O compromisso ético – com a realidade que nos cerca – nasce das histórias que constituem a coletividade da qual fazemos parte, para honrar o que foi construído e conquistado, ainda, para refutar e combater a repetição dos erros do passado.
O projeto neoliberal aparece, em sentido oposto, diante da ideia de que não existem barreiras para a evolução do capitalismo, portanto, para a exploração desmedida dos sujeitos e territórios neste plano cosmopolita e universalista que, no momento, parece antecipar o fim do mundo narrado por Krenak ou, em uma visão menos aterrorizante, alterar profundamente as condições da vida em sociedade da forma conhecida.

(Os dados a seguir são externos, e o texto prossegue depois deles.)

`src/rtl/lcd_pkg.sv`:
```
// Shared opcode constants, limits and sequencer state encoding for the LCD
// command path.
package lcd_pkg;

  localparam logic [3:0] CMD_WRITE      = 4'd0;
  localparam logic [3:0] CMD_SHIFT_UP   = 4'd1;
  localparam logic [3:0] CMD_SHIFT_DOWN = 4'd2;
  localparam logic [3:0] CMD_SHIFT_LEFT = 4'd3;
  localparam logic [3:0] CMD_SHIFT_RGHT = 4'd4;
  localparam logic [3:0] CMD_MAX        = 4'd5;
  localparam logic [3:0] CMD_MIN        = 4'd6;
  localparam logic [3:0] CMD_AVERAGE    = 4'd7;
  localparam logic [3:0] CMD_ROT_CCW    = 4'd8;
  localparam logic [3:0] CMD_ROT_CW     = 4'd9;
  localparam logic [3:0] CMD_MIRROR_X   = 4'd10;
  localparam logic [3:0] CMD_MIRROR_Y   = 4'd11;

  localparam int unsigned MAX_CMD = 11;

  typedef enum logic [2:0] {
    ST_BOOT,
    ST_IDLE,
    ST_GUARD,
    ST_WAIT,
    ST_FLUSH,
    ST_DONE
  } state_t;

endpackage

```
`src/rtl/lcd_cmd_fifo.sv`:
```
// Synchronous command FIFO with occupancy count; pointers wrap modulo DEPTH.
module lcd_cmd_fifo #(
  parameter int unsigned DEPTH = 4,
  parameter int unsigned W     = 4
) (
  input  logic                     clk,
  input  logic                     reset_n,
  input  logic                     push,
  input  logic                     pop,
  input  logic [W-1:0]             din,
  output logic [W-1:0]             head,
  output logic                     full,
  output logic                     empty,
  output logic [$clog2(DEPTH):0]   level
);

  localparam int unsigned AW = $clog2(DEPTH);

  logic [W-1:0]  mem [DEPTH];
  logic [AW-1:0] wr_ptr;
  logic [AW-1:0] rd_ptr;
  logic          do_push;
  logic          do_pop;

  assign full    = (level == (AW+1)'(DEPTH));
  assign empty   = (level == '0);
  assign do_push = push && !full;
  assign do_pop  = pop && !empty;
  assign head    = mem[rd_ptr];

  always_ff @(posedge clk) begin
    if (do_push) mem[wr_ptr] <= din;
  end

  always_ff @(posedge clk or negedge reset_n) begin
    if (!reset_n) begin
      wr_ptr <= '0;
      rd_ptr <= '0;
      level  <= '0;
    end else begin
      if (do_push) wr_ptr <= wr_ptr + 1'b1;
      if (do_pop)  rd_ptr <= rd_ptr + 1'b1;
      case ({do_push, do_pop})
        2'b10:   level <= level + 1'b1;
        2'b01:   level <= level - 1'b1;
        default: level <= level;
      endcase
    end
  end

endmodule

```
`src/rtl/lcd_cmd_seq.sv`:
```
// Host-to-engine command sequencer: buffers host opcodes and issues them one
// at a time as single-cycle strobes, gated on the engine's busy signal.
module lcd_cmd_seq
  import lcd_pkg::*;
#(
  parameter int unsigned DEPTH   = 4,
  parameter int unsigned MAX_CMD = lcd_pkg::MAX_CMD,
  parameter int unsigned CNT_W   = 8
) (
  input  logic                     clk,
  input  logic                     reset_n,
  input  logic [3:0]               host_cmd,
  input  logic                     host_valid,
  output logic                     host_ready,
  output logic [3:0]               lcd_cmd,
  output logic                     lcd_cmd_valid,
  input  logic                     lcd_busy,
  input  logic                     lcd_done,
  output logic                     seq_done,
  output logic                     err_cmd,
  output logic [$clog2(DEPTH):0]   fifo_level,
  output logic [CNT_W-1:0]         cmd_count
);

  localparam logic [3:0] MAX_OP = 4'(MAX_CMD);

  state_t     state;
  state_t     state_nx;
  logic       closed;
  logic       full;
  logic       empty;
  logic [3:0] head;
  logic       xfer;
  logic       legal;
  logic       push;
  logic       issue;

  // Closing intake once a write is queued also covers FLUSH/DONE, since the
  // only way there is by issuing that write.
  assign host_ready = !full && !closed;
  assign xfer       = host_valid && host_ready;
  assign legal      = (host_cmd <= MAX_OP);
  assign push       = xfer && legal;
  assign seq_done   = (state == ST_DONE);

  lcd_cmd_fifo #(
    .DEPTH (DEPTH),
    .W     (4)
  ) u_fifo (
    .clk     (clk),
    .reset_n (reset_n),
    .push    (push),
    .pop     (issue),
    .din     (host_cmd),
    .head    (head),
    .full    (full),
    .empty   (empty),
    .level   (fifo_level)
  );

  always_ff @(posedge clk or negedge reset_n) begin
    if (!reset_n) state <= ST_BOOT;
    else          state <= state_nx;
  end

  always_comb begin
    state_nx = state;
    issue    = 1'b0;
    case (state)
      ST_BOOT:  if (!lcd_busy) state_nx = ST_IDLE;
      ST_IDLE: begin
        if (!empty && !lcd_busy) begin
          issue    = 1'b1;
          state_nx = ST_GUARD;
        end
      end
      // The engine raises busy a cycle after the strobe, so busy is not
      // trusted here.
      ST_GUARD: state_nx = (lcd_cmd == CMD_WRITE) ? ST_FLUSH : ST_WAIT;
      ST_WAIT:  if (!lcd_busy) state_nx = ST_IDLE;
      ST_FLUSH: if (lcd_done) state_nx = ST_DONE;
      ST_DONE:  state_nx = ST_DONE;
      default:  state_nx = ST_BOOT;
    endcase
  end

  always_ff @(posedge clk or negedge reset_n) begin
    if (!reset_n) begin
      lcd_cmd       <= '0;
      lcd_cmd_valid <= 1'b0;
      cmd_count     <= '0;
      err_cmd       <= 1'b0;
      closed        <= 1'b0;
    end else begin
      lcd_cmd_valid <= issue;
      err_cmd       <= xfer && !legal;
      if (issue) begin
        lcd_cmd <= head;
        if (cmd_count != '1) cmd_count <= cmd_count + 1'b1;
      end
      if (push && (host_cmd == CMD_WRITE)) closed <= 1'b1;
    end
  end

endmodule

```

Em semelhante perspectiva à Ailton Krenak, Daniel Munduruku, Julie Dorrico, Davi Kopenawa e outros pensadores de suma relevância no campo do ativismo indígena são capazes de trazer à compreensão o mundo construído, antes de tudo, no campo das ideias e, por consequência, das ações concretas que delas necessitam.

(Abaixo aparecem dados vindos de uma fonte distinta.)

--- src/rtl/vga_pat_pkg.sv ---
// Shared colour constants, mode codes and the bar-index-to-colour table for the VGA test-pattern source.
package vga_pat_pkg;

    localparam logic [15:0] WHITE   = 16'hFFFF;
    localparam logic [15:0] YELLOW  = 16'hFFE0;
    localparam logic [15:0] CYAN    = 16'h07FF;
    localparam logic [15:0] GREEN   = 16'h07E0;
    localparam logic [15:0] MAGENTA = 16'hF81F;
    localparam logic [15:0] RED     = 16'hF800;
    localparam logic [15:0] BLUE    = 16'h001F;
    localparam logic [15:0] BLACK   = 16'h0000;

    localparam logic [1:0] MODE_SOLID  = 2'd0;
    localparam logic [1:0] MODE_BARS   = 2'd1;
    localparam logic [1:0] MODE_CHECK  = 2'd2;
    localparam logic [1:0] MODE_SCROLL = 2'd3;

    function automatic logic [15:0] bar_color(input logic [2:0] idx);
        logic [15:0] c;
        case (idx)
            3'd0:    c = WHITE;
            3'd1:    c = YELLOW;
            3'd2:    c = CYAN;
            3'd3:    c = GREEN;
            3'd4:    c = MAGENTA;
            3'd5:    c = RED;
            3'd6:    c = BLUE;
            default: c = BLACK;
        endcase
        return c;
    endfunction

endpackage

--- src/rtl/vga_pat_bar_lut.sv ---
// Combinational colour-bar lookup: x coordinate in, one of eight bar colours out.
// Anything at or beyond H_ACTIVE lands in the last (black) bar.
module vga_pat_bar_lut
    import vga_pat_pkg::*;
#(
    parameter int COORD_W  = 10,
    parameter int H_ACTIVE = 640
) (
    input  logic [COORD_W-1:0] x_i,
    output logic [15:0]        color_o
);

    localparam int BAR_W = H_ACTIVE / 8;

    logic [2:0] idx;

    // Bar index is the number of bar boundaries at or below x; no divider needed.
    always_comb begin
        idx = 3'd0;
        for (int k = 1; k < 8; k++) begin
            if (x_i >= COORD_W'(k * BAR_W)) begin
                idx = 3'(k);
            end
        end
        color_o = bar_color(idx);
    end

endmodule

--- src/rtl/vga_pattern_gen.sv ---
// VGA test-pattern source: solid, colour bars, checkerboard and scrolling bars, mode latched at frame start.
// Optional white one-pixel frame border enabled by defining VGA_PAT_BORDER_EN.
module vga_pattern_gen
    import vga_pat_pkg::*;
#(
    parameter int COORD_W     = 10,
    parameter int PIX_W       = 16,
    parameter int H_ACTIVE    = 640,
    parameter int V_ACTIVE    = 480,
    parameter int CHECK_LOG2  = 5,
    parameter int SCROLL_STEP = 4
) (
    input  logic               clk,
    input  logic               rst,
    input  logic [COORD_W-1:0] pix_x,
    input  logic [COORD_W-1:0] pix_y,
    input  logic [1:0]         mode_sel,
    input  logic [PIX_W-1:0]   solid_color,
    output logic [PIX_W-1:0]   pix_data,
    output logic               frame_start,
    output logic [1:0]         mode_active,
    output logic [COORD_W-1:0] dbg_scroll_off,
    output logic [15:0]        dbg_frame_cnt
);

    localparam logic [COORD_W:0]   H_EXT    = (COORD_W+1)'(H_ACTIVE);
    localparam logic [COORD_W:0]   STEP_EXT = (COORD_W+1)'(SCROLL_STEP);
    localparam logic [COORD_W-1:0] H_LIM    = COORD_W'(H_ACTIVE);
`ifdef VGA_PAT_BORDER_EN
    localparam logic [COORD_W-1:0] X_LAST   = COORD_W'(H_ACTIVE - 1);
    localparam logic [COORD_W-1:0] Y_LAST   = COORD_W'(V_ACTIVE - 1);
`endif

    logic [1:0]         mode_q, mode_d;
    logic [COORD_W-1:0] scroll_q, scroll_d;
    logic [15:0]        frame_cnt_q, frame_cnt_d;
    logic [PIX_W-1:0]   pix_q, pix_d;
    logic               fs_q, fs_d;

    logic               blank;
    logic               fs;
    logic [COORD_W:0]   scroll_sum;
    logic [COORD_W-1:0] scroll_next;
    logic [COORD_W:0]   xs_sum;
    logic [COORD_W-1:0] xs;
    logic [COORD_W-1:0] lut_x;
    logic [15:0]        bar_rgb;

    assign blank = (&pix_x) | (&pix_y);
    assign fs    = (pix_x == '0) && (pix_y == '0);

    // Offset and mode take their next values on the fs cycle itself, so pixel (0,0) already uses them.
    always_comb begin
        scroll_sum  = {1'b0, scroll_q} + STEP_EXT;
        scroll_next = (scroll_sum >= H_EXT) ? COORD_W'(scroll_sum - H_EXT)
                                            : scroll_sum[COORD_W-1:0];
        scroll_d    = fs ? scroll_next : scroll_q;
        mode_d      = fs ? mode_sel : mode_q;
        frame_cnt_d = fs ? frame_cnt_q + 16'd1 : frame_cnt_q;
    end

    // Both operands are below H_ACTIVE for on-screen x, so one conditional subtract wraps.
    always_comb begin
        xs_sum = {1'b0, pix_x} + {1'b0, scroll_d};
        xs     = (xs_sum >= H_EXT) ? COORD_W'(xs_sum - H_EXT) : xs_sum[COORD_W-1:0];
        lut_x  = pix_x;
        if (mode_d == MODE_SCROLL) begin
            lut_x = (pix_x < H_LIM) ? xs : H_LIM;
        end
    end

    vga_pat_bar_lut #(
        .COORD_W  (COORD_W),
        .H_ACTIVE (H_ACTIVE)
    ) u_bar_lut (
        .x_i     (lut_x),
        .color_o (bar_rgb)
    );

    always_comb begin
        pix_d = '0;
        fs_d  = fs;
        if (!blank) begin
            case (mode_d)
                MODE_SOLID: pix_d = solid_color;
                MODE_CHECK: pix_d = (pix_x[CHECK_LOG2] ^ pix_y[CHECK_LOG2]) ? PIX_W'(WHITE)
                                                                           : PIX_W'(BLACK);
                default:    pix_d = PIX_W'(bar_rgb);
            endcase
`ifdef VGA_PAT_BORDER_EN
            if ((pix_x == '0) || (pix_x == X_LAST) || (pix_y == '0) || (pix_y == Y_LAST)) begin
                pix_d = PIX_W'(WHITE);
            end
`endif
        end
    end

    always_ff @(posedge clk) begin
        if (rst) begin
            mode_q      <= MODE_SOLID;
            scroll_q    <= '0;
            frame_cnt_q <= '0;
            pix_q       <= '0;
            fs_q        <= 1'b0;
        end else begin
            mode_q      <= mode_d;
            scroll_q    <= scroll_d;
            frame_cnt_q <= frame_cnt_d;
            pix_q       <= pix_d;
            fs_q        <= fs_d;
        end
    end

    assign pix_data       = pix_q;
    assign frame_start    = fs_q;
    assign mode_active    = mode_q;
    assign dbg_scroll_off = scroll_q;
    assign dbg_frame_cnt  = frame_cnt_q;

endmodule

Bruno Pereira e Dom Phillips foram assassinados pelas ideias que carregavam. Veja, não se pretende aqui excluir as efetivas transformações e contribuições que trouxeram para as políticas indigenistas e ambientais, também, para instrução e informação de pessoas não indígenas sobre o avanço das medidas anti-indígenas e contra o meio ambiente. Dizer que foram assassinados por suas ideias é, na realidade, levar em consideração o peso estrondoso de toda e qualquer ideia compartilhada e nutrida: a face revolucionária ou ultrajante capaz de ser revelada.

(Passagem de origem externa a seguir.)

<file path="config.mk">
export PLATFORM = sky130hd
export DESIGN_NAME = fifo_burst_reader
export DESIGN_NICKNAME = d
export VERILOG_FILES = /design/src/rtl/fifo_pkg.sv /design/src/rtl/burst_buf.sv /design/src/rtl/fifo_burst_reader.sv
export SDC_FILE = /design/constraint.sdc
export NUM_CORES = 1
export LEC_CHECK = 0
export CELL_PAD_IN_SITES_DETAIL_PLACEMENT = 0
export CELL_PAD_IN_SITES_GLOBAL_PLACEMENT = 1
export CORE_MARGIN = 2
export CORE_UTILIZATION = 51
export DETAILED_ROUTE_END_ITERATION = 7
export GPL_ROUTABILITY_DRIVEN = 0
export PLACE_DENSITY_LB_ADDON = 0.1
export SLEW_MARGIN = 10
export SYNTH_ARGS = -nofsm -noshare
export SYNTH_HDL_FRONTEND = slang
export SYNTH_HIERARCHICAL = 1
export SYNTH_SLANG_ARGS = --single-unit
</file>
<file path="constraint.sdc">
create_clock -name rclk -period 3.8 [get_ports rclk]
set_input_delay 0.76 -clock rclk [delete_from_list [all_inputs] [get_ports rclk]]
set_output_delay 0.76 -clock rclk [all_outputs]
set_load 0.05 [all_outputs]
</file>
<file path="src/rtl/fifo_pkg.sv">
// Shared definitions for the fifo1 read-side burst reader and its writer-side peer.
package fifo_pkg;

    typedef enum logic [1:0] {
        IDLE   = 2'd0,
        FILL   = 2'd1,
        STREAM = 2'd2,
        DONE   = 2'd3
    } state_t;

    localparam int DSIZE_DEF = 8;
    localparam int BURST_DEF = 16;
    localparam int CW_DEF    = 9;

    // Address width for a buffer of the given depth; a depth of 1 still needs one bit.
    function automatic int addr_width(input int depth);
        return (depth > 1) ? $clog2(depth) : 1;
    endfunction

endpackage

</file>
<file path="src/rtl/burst_buf.sv">
// Burst buffer: one synchronous write port and one registered, enable-gated read port.
module burst_buf #(
    parameter int DSIZE = 8,
    parameter int DEPTH = 16,
    parameter int AW    = 4
) (
    input  logic             clk,
    input  logic             wr_en,
    input  logic [AW-1:0]    wr_addr,
    input  logic [DSIZE-1:0] wr_data,
    input  logic             rd_en,
    input  logic [AW-1:0]    rd_addr,
    output logic [DSIZE-1:0] rd_data
);

    logic signed [DSIZE-1:0] mem [DEPTH];

    always_ff @(posedge clk) begin
        if (wr_en) begin
            mem[wr_addr] <= wr_data;
        end
        // Write-first on a same-address collision so a one-word burst streams the fresh word.
        if (rd_en) begin
            if (wr_en && (wr_addr == rd_addr)) begin
                rd_data <= wr_data;
            end else begin
                rd_data <= mem[rd_addr];
            end
        end
    end

endmodule

</file>
<file path="src/rtl/fifo_burst_reader.sv">
// Pops a fixed-length burst from fifo1, buffers it, then replays it as a valid/ready stream.
module fifo_burst_reader
    import fifo_pkg::*;
#(
    parameter int DSIZE = DSIZE_DEF,
    parameter int BURST = BURST_DEF,
    parameter int CW    = CW_DEF
) (
    input  logic             rclk,
    input  logic             rrst_n,
    input  logic             start,
    input  logic             rempty,
    input  logic [DSIZE-1:0] rdata,
    output logic             rinc,
    output logic [DSIZE-1:0] out_data,
    output logic             out_valid,
    input  logic             out_ready,
    output logic             busy,
    output logic             done,
    output logic [CW-1:0]    fill_cnt
);

    localparam int            AW       = addr_width(BURST);
    localparam logic [CW-1:0] FULL_CNT = CW'(BURST);
    localparam logic [CW-1:0] LAST_IDX = CW'(BURST - 1);

    state_t            state_reg;
    logic [CW-1:0]     rd_idx_reg;
    logic              last_fill;
    logic              xfer;
    logic              last_xfer;
    logic              buf_rd_en;
    logic [AW-1:0]     buf_rd_addr;
    logic [DSIZE-1:0]  buf_rd_data;

    assign rinc      = (state_reg == FILL) && !rempty && (fill_cnt < FULL_CNT);
    assign last_fill = rinc && (fill_cnt == LAST_IDX);
    assign xfer      = (state_reg == STREAM) && out_valid && out_ready;
    assign last_xfer = xfer && (rd_idx_reg == LAST_IDX);

    // The read register is loaded with buf[0] on the final capture and advanced only on a
    // transfer, so it holds its word for as long as the consumer stalls.
    assign buf_rd_en   = last_fill || (xfer && !last_xfer);
    assign buf_rd_addr = last_fill ? '0 : AW'(rd_idx_reg + 1'b1);
    assign out_data    = out_valid ? buf_rd_data : '0;

    burst_buf #(
        .DSIZE (DSIZE),
        .DEPTH (BURST),
        .AW    (AW)
    ) u_buf (
        .clk     (rclk),
        .wr_en   (rinc),
        .wr_addr (fill_cnt[AW-1:0]),
        .wr_data (rdata),
        .rd_en   (buf_rd_en),
        .rd_addr (buf_rd_addr),
        .rd_data (buf_rd_data)
    );

    always_ff @(posedge rclk) begin
        if (!rrst_n) begin
            state_reg  <= IDLE;
            fill_cnt   <= '0;
            rd_idx_reg <= '0;
            out_valid  <= 1'b0;
            busy       <= 1'b0;
            done       <= 1'b0;
        end else begin
            done <= 1'b0;
            case (state_reg)
                IDLE: begin
                    if (start) begin
                        state_reg <= FILL;
                        fill_cnt  <= '0;
                        busy      <= 1'b1;
                    end
                end
                FILL: begin
                    if (rinc) begin
                        fill_cnt <= fill_cnt + 1'b1;
                        if (fill_cnt == LAST_IDX) begin
                            state_reg  <= STREAM;
                            out_valid  <= 1'b1;
                            rd_idx_reg <= '0;
                        end
                    end
                end
                STREAM: begin
                    if (xfer) begin
                        if (last_xfer) begin
                            out_valid <= 1'b0;
                            state_reg <= DONE;
                            done      <= 1'b1;
                        end else begin
                            rd_idx_reg <= rd_idx_reg + 1'b1;
                        end
                    end
                end
                DONE: begin
                    state_reg <= IDLE;
                    busy      <= 1'b0;
                end
                default: state_reg <= IDLE;
            endcase
        end
    end

endmodule

</file>
# Word level (Yosys, flattened, before mapping)
# Memory sizes are Yosys's and may differ from the RTL's. A register that Yosys moved wholly into a read port is not among the register bits.
# Cells that the tools add are included.
[word_totals] reg_bits=23 ram_bits=128 mem_count=1 input_bits=13 wordCells=67 out_inout_bits=21
[mem_list] memory="u_buf.mem" depth=16 width=8 read_ports=1 rd_clocked_by_memory_dff=1 wr=1 line_no="burst_buf.sv:16" source="logic signed [DSIZE-1:0] mem [DEPTH];"
[classes] order_cmp=1 mux=26 n_addsub=2 n_eq_ne=11 n_reduce_logical=20
[ops] op="9-bit 2-to-1 mux" count=6
[ops] op="9-bit case mux with 2 select lines" count=2
[ops] op="9-bit by 1-bit adder with 9-bit output (second input constant)" count=2
[ops] op="9-bit by 4-bit equality test with 1-bit output (second input constant)" count=2
[ops] op="5-bit AND reduction" count=3
[ops] op="2-bit 2-to-1 mux" count=5
[ops] op="2-bit inequality test (second input constant)" count=5
[ops] op="9-bit by 5-bit less-than comparator with 1-bit output (second input constant)" count=1
[ops] op="1-bit 2-to-1 mux" count=8
[ops] op="8-bit 2-to-1 mux" count=1
[ops] op="2-bit case mux with 4 select lines" count=1
[ops] op="1-bit logical AND" count=7
[ops] op="3-bit AND reduction" count=2
[ops] op="2-bit nonzero test" count=3
[ops] op="2-bit equality test (second input constant)" count=2
[ops] op="4-bit 2-to-1 mux" count=1
[ops] op="1-bit case mux with 2 select lines" count=2
[ops] op="2-bit by 1-bit equality test with 1-bit output (second input constant)" count=1
[ops] op="1-bit zero test" count=2
[ops] op="2-bit zero test" count=1
[ops] op="2-bit by 1-bit inequality test with 1-bit output (second input constant)" count=1
[ops] op="2-bit AND reduction" count=1
[ops] op="1-bit logical OR" count=1

# Depth between registers and ports, before layout
[logic_depth] word_depth=7 depth_mapped=11 depth_no_buf=9

# By module
# Netlist, hierarchy kept.
[modules_own_cells] mod="burst_buf" cells_each=242 n_inst=1 seq_area_each_um2=4083.9 area_per_inst_um2=5480.3
[modules_own_cells] mod="fifo_burst_reader" cells_each=167 n_inst=1 seq_area_each_um2=460.4 area_per_inst_um2=1407.6

# Least setup slack after synthesis
# OpenSTA, ideal clock, no wires.
[synth_timing] path_type="input port to flip-flop" from="in rempty" to="mem u_buf.mem[0][0], enable pin" path_slack_ns=-0.337 arrival_time_ns=3.753 setup_ns=0.383 cell_stages=5 t_required_ns=3.417 path_buffers=1 cell_sequence="or4_1 > buf_2 > nor3_1 > or3b_2 > nor3_1"
[synth_between] elab_chain_len=5
[synth_rtl] element="from (decl)" line_no="fifo_burst_reader.sv:12" source="input logic rempty,"
[synth_rtl] element="1-bit zero test" line_no="fifo_burst_reader.sv:36" source="assign rinc = (state_reg == FILL) && !rempty && (fill_cnt < FULL_CNT);"
[synth_rtl] element="1-bit logical AND (2 in a row)" line_no="fifo_burst_reader.sv:36"
[synth_rtl] element="net rinc" line_no="fifo_burst_reader.sv:14" source="output logic rinc,"
[synth_rtl] element="1-bit 2-to-1 mux" line_no="burst_buf.sv:19" source="if (wr_en) begin"
[synth_rtl] element="1-bit 2-to-1 mux (not written as such)" line_no="burst_buf.sv:20" source="mem[wr_addr] <= wr_data;"
[synth_rtl] element="to (decl)" line_no="burst_buf.sv:16"
# The timed path passes the listed nets, and every way through them passes these cells.

# Final worst setup path
[layout_timing] from="in rempty" to="reg u_buf.rd_data[3] (read register of u_buf.mem) (data pin)"
[layout_between] elab_chain_len=5 word_cells_on_any_way=6 classes_between="mux (1); reduce/logical (5)"
[layout_rtl] element="1-bit zero test" line_no="fifo_burst_reader.sv:36"
[layout_rtl] element="1-bit logical AND (2 in a row)" line_no="fifo_burst_reader.sv:36"
[layout_rtl] element="1-bit logical AND" line_no="fifo_burst_reader.sv:37" source="assign last_fill = rinc && (fill_cnt == LAST_IDX);"
[layout_rtl] element="4-bit 2-to-1 mux" line_no="fifo_burst_reader.sv:44" source="assign buf_rd_addr = last_fill ? '0 : AW'(rd_idx_reg + 1'b1);"
[layout_rtl] element="net buf_rd_addr[0]" line_no="fifo_burst_reader.sv:33" source="logic [AW-1:0] buf_rd_addr;"
[layout_rtl] element="to (decl)" line_no="burst_buf.sv:13" source="output logic [DSIZE-1:0] rd_data"
# The timed path passes the listed nets, and every way through them passes these cells.
# A chain may end at the register's enable or synchronous reset.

No Brasil de 2022, tal qual o de 1500, idealizar a autodeterminação dos povos indígenas, a qualificação dos povos originários como titulares de direitos, o aspecto político e ancestral de seus territórios, são atos profundamente perigosos, ameaçadores e, ainda, desenrosos frente ao plano de desenvolvimento global.
O Vale do Javari, mesmo diante de todas as suas particularidades, pode representar o sofrimento e o enfrentamento das populações indígenas do norte do país que vivenciaram guerras ostensivas, trabalho escravo, ciclos da borracha, extração das chamadas “drogas do sertão”, epidemias de varíola e sarampo, entre outros mecanismos de genocídio, repressão e exploração indígena da qual resistem até o presente momento.
A dita “terra sem lei” de Bolsonaro, local de forte presença do narcotráfico, de comercialização ilegal de espécies raras de animais recebidas como artigos de luxo para brasileiros e estrangeiros abastados, de invasões diuturnas da terra indígena pelo garimpo, sacramenta outra grande promessa do discurso do Palácio do Planalto: não haverá combate aos assassinatos e às invasões em terras indígenas, em verdade, haverá a premiação daqueles que, pretensamente, tentarem acabar com os povos indígenas, aprofundar a crise ambiental e política no país e, forjadamente, comprovar que o Brasil é incapaz de exercer sua soberania alimentar.
Apesar das diversas contradições e mentiras de Bolsonaro, não há como negar a concretude da sua política de destruição, representada na imagem do presidente afirmando “acabar com tudo isso que tá aí” ao apontar para o Brasil. E adiar o fim do mundo, ou o fim do Brasil, não deveria significar morrer pelas ideias que carrega, mas, na verdade, gestar e promover o futuro possível para diferentes coletividades.
*Catherine Coutinho é advogada do escritório Cezar Britto e Advogados Associados e integra os núcleos de Direitos Humanos e Direito do Trabalho. É mestre em Direitos Humanos e Cidadania pela Universidade de Brasília (UnB) e pesquisadora do Grupo de Pesquisa “O Direito Achado Na Rua”.